TASK DESCRIPTION:
Would you pull out every line of the material that contains the string "complete"?

START DATA TO PROCESS

[src/rtl/byte_packer.sv]
// Packs a W-bit beat stream into little-endian W*N-bit words with a per-lane valid mask.
// A level flush emits a partially filled word; the output port is a registered ready/valid slot.
module byte_packer #(
  parameter int W = 8,
  parameter int N = 4
) (
  input  logic                   clk,
  input  logic                   reset,
  input  logic                   io_in_valid,
  output logic                   io_in_ready,
  input  logic [W-1:0]           io_in_bits,
  input  logic                   io_flush,
  output logic                   io_out_valid,
  input  logic                   io_out_ready,
  output logic [W*N-1:0]         io_out_bits,
  output logic [N-1:0]           io_out_mask,
  output logic [$clog2(N):0]     io_count
);

  localparam int LW = $clog2(N);
  localparam int CW = LW + 1;
  localparam logic [CW-1:0] LAST = CW'(N - 1);

  logic [N-1:0][W-1:0] lane_q;
  logic [N-1:0][W-1:0] word_d;
  logic [N-1:0]        mask_d;
  logic [CW-1:0]       count_q;
  logic                out_valid_q;
  logic [W*N-1:0]      out_bits_q;
  logic [N-1:0]        out_mask_q;

  logic slot_free;
  logic in_fire;
  logic out_fire;
  logic complete;
  logic flush_only;
  logic emit;

  assign slot_free   = !out_valid_q | io_out_ready;
  assign io_in_ready = ((count_q != LAST) & !io_flush) | slot_free;
  assign in_fire     = io_in_valid & io_in_ready;
  assign out_fire    = out_valid_q & io_out_ready;
  // Either completion condition clears the first ready term, so a completing beat implies slot_free.
  assign complete    = in_fire & ((count_q == LAST) | io_flush);
  assign flush_only  = io_flush & !in_fire & (count_q != '0) & slot_free;
  assign emit        = complete | flush_only;

  // Lanes at or above count are stale; only held lanes and the incoming beat reach the word.
  always_comb begin
    word_d = '0;
    mask_d = '0;
    for (int unsigned k = 0; k < N; k++) begin
      if (CW'(k) < count_q) begin
        word_d[k] = lane_q[k];
        mask_d[k] = 1'b1;
      end else if ((CW'(k) == count_q) && in_fire) begin
        word_d[k] = io_in_bits;
        mask_d[k] = 1'b1;
      end
    end
  end

  always_ff @(posedge clk or negedge reset) begin
    if (!reset) begin
      lane_q      <= '0;
      count_q     <= '0;
      out_valid_q <= 1'b0;
      out_bits_q  <= '0;
      out_mask_q  <= '0;
    end else if (emit) begin
      out_bits_q  <= word_d;
      out_mask_q  <= mask_d;
      out_valid_q <= 1'b1;
      count_q     <= '0;
    end else begin
      if (out_fire) begin
        out_valid_q <= 1'b0;
      end
      if (in_fire) begin
        lane_q[count_q[LW-1:0]] <= io_in_bits;
        count_q                 <= count_q + CW'(1);
      end
    end
  end

  assign io_out_valid = out_valid_q;
  assign io_out_bits  = out_bits_q;
  assign io_out_mask  = out_mask_q;
  assign io_count     = count_q;

endmodule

END DATA TO PROCESS

EXPECTED OUTPUT:
  logic complete;
  assign complete    = in_fire & ((count_q == LAST) | io_flush);
  assign emit        = complete | flush_only;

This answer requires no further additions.